Потом я проводил его и, вернувшись к себе, взглянул на три коричневых тома как на воплощение чужой, неведомой жизни, вдруг ворвавшейся ко мне и потребовавшей заботы и вдохновенья. Но, может быть, в этих письмах нет ничего, кроме плоской обстоятельности, столь же скучной в наши дни, как и в начале века?
Я был занят тогда романом «Двойной портрет» — глубоко волновавшей меня работой, и письма пролежали в архиве — не помню, может быть, год. Потом я купил сильную лупу и попросил мою добрую знакомую, машинистку, знающую языки (в письмах было много иностранных выражений) открыть для меня этот неведомый мир, состоявший из писем с вложенными в конверты засушенными цветами, секреток, заклеенных цветными облатками, старомодных телеграмм и торопливых — иногда в два-три слова — открыток…
…Упорная, последовательная, тщательная работа продолжалась долго. В сущности, она почти не отличалась от труда текстолога, изучающего варианты вновь открытого текста. Ведь будущей героине — я назвал ее Лизой Тураевой — не могло и в голову прийти, что когда-нибудь не только Р. прочтет ее торопливые, неразборчивые, подчас беспечные письма.
Когда работа была окончена — на столе лежал свод писем с 1910 по 1935 год, писем из Перми, Казани, Санкт-Петербурга, Москвы, Парижа, Бонифачо (Корсика) и Стамбула. Передо мной постепенно, год за годом, стала раскрываться жизнь девочки, потом женщины, смелой, взыскательной, воспитавшейся в суровой школе искусства, внутренне свободной, всегда стремившейся к задаче, которая была выше ее сил.

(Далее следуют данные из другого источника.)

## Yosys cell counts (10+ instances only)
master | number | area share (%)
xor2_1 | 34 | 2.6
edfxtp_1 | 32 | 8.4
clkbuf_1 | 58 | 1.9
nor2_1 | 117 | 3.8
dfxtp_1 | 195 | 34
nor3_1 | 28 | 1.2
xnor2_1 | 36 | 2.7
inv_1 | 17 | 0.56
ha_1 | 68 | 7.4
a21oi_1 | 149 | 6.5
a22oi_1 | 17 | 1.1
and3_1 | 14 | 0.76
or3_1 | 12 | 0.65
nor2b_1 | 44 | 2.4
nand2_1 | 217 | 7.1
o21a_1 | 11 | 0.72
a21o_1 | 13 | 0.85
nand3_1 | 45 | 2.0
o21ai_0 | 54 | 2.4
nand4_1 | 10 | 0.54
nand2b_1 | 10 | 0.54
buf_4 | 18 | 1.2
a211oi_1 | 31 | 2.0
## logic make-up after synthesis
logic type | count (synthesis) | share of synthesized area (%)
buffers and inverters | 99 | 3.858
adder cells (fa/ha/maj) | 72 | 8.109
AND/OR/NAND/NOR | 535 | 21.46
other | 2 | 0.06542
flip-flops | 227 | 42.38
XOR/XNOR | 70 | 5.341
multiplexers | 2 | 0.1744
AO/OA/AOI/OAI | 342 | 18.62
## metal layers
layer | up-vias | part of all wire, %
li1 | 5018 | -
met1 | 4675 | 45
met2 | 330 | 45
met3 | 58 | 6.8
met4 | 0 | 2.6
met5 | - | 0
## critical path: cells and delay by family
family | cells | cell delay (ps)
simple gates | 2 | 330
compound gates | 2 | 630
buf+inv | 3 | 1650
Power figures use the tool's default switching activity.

Как же должен был я в этом случае поступить? Имел ли я право воспользоваться этими письмами, — ведь самые близкие из моих друзей никогда не открывались передо мной с такой искренностью и полнотой?
Я мог бы придумать занимательную историю о том, как попали ко мне эти письма. Более того, я начал писать ее. Склонность к странностям и неожиданностям, так долго украшавшая мою жизнь, снова пригодилась бы, и читатель, может быть, поверил бы этой истории, если бы она была написана достоверно. Но впервые в жизни захотелось отстранить или даже забыть свою любимую склонность. Что-то ложное почудилось в самой попытке подтвердить подлинность этих писем событиями, созданными воображением.
Прежде всего я должен был, без сомнения, узнать, жива ли будущая «Лиза Тураева». Удалось найти в Москве людей, которые некогда знали ее, а через них — ее парижских знакомых. Седьмого февраля 1967 года я получил письмо от ее соседки — грустное письмо, в котором бегло (и неточно) была рассказана жизнь моей героини. Упоминалось о том, что она умерла весной 1938 или 1939 года. В этом письме были и другие, драгоценные строчки: «У нас в комнате висят три ее вещи: мой портрет маслом, натюрморт — пионы и акварель — скалы на Корсике».
Я не мог написать роман о художнице, не зная ее картин.
Идя по следам «Лизы Тураевой» изо дня в день, из месяца в месяц, я сам как бы невольно становился ею. На столе появились книги, и в частности, о византийском искусстве, которым занималась моя героиня. Я вспомнил, что образ Византии впервые возник передо мной очень давно, в начале двадцатых годов, когда я был студентом Ленинградского университета. Фотографии ранних работ «Лизы» сохранились у Р. — она присылала ему и оригинальные рисунки, среди которых есть несколько превосходных. Я попросил его показать все, что у него сохранилось. Он приехал — и это была совсем другая встреча, убедившая меня в том, что я уже работаю над романом, хотя не написал еще ни одной строчки. Теперь ни я, ни, кажется, он не чувствовали неловкости вмешательства в чужую жизнь. Теперь я не только узнал свою будущую героиню, я полюбил ее. Читая ее письма, я уже не мог размышлять над ними, как прежде, с холодностью профессионала. Впервые с такой вещественностью я понял знаменитую фразу Флобера: «Эмма — это я».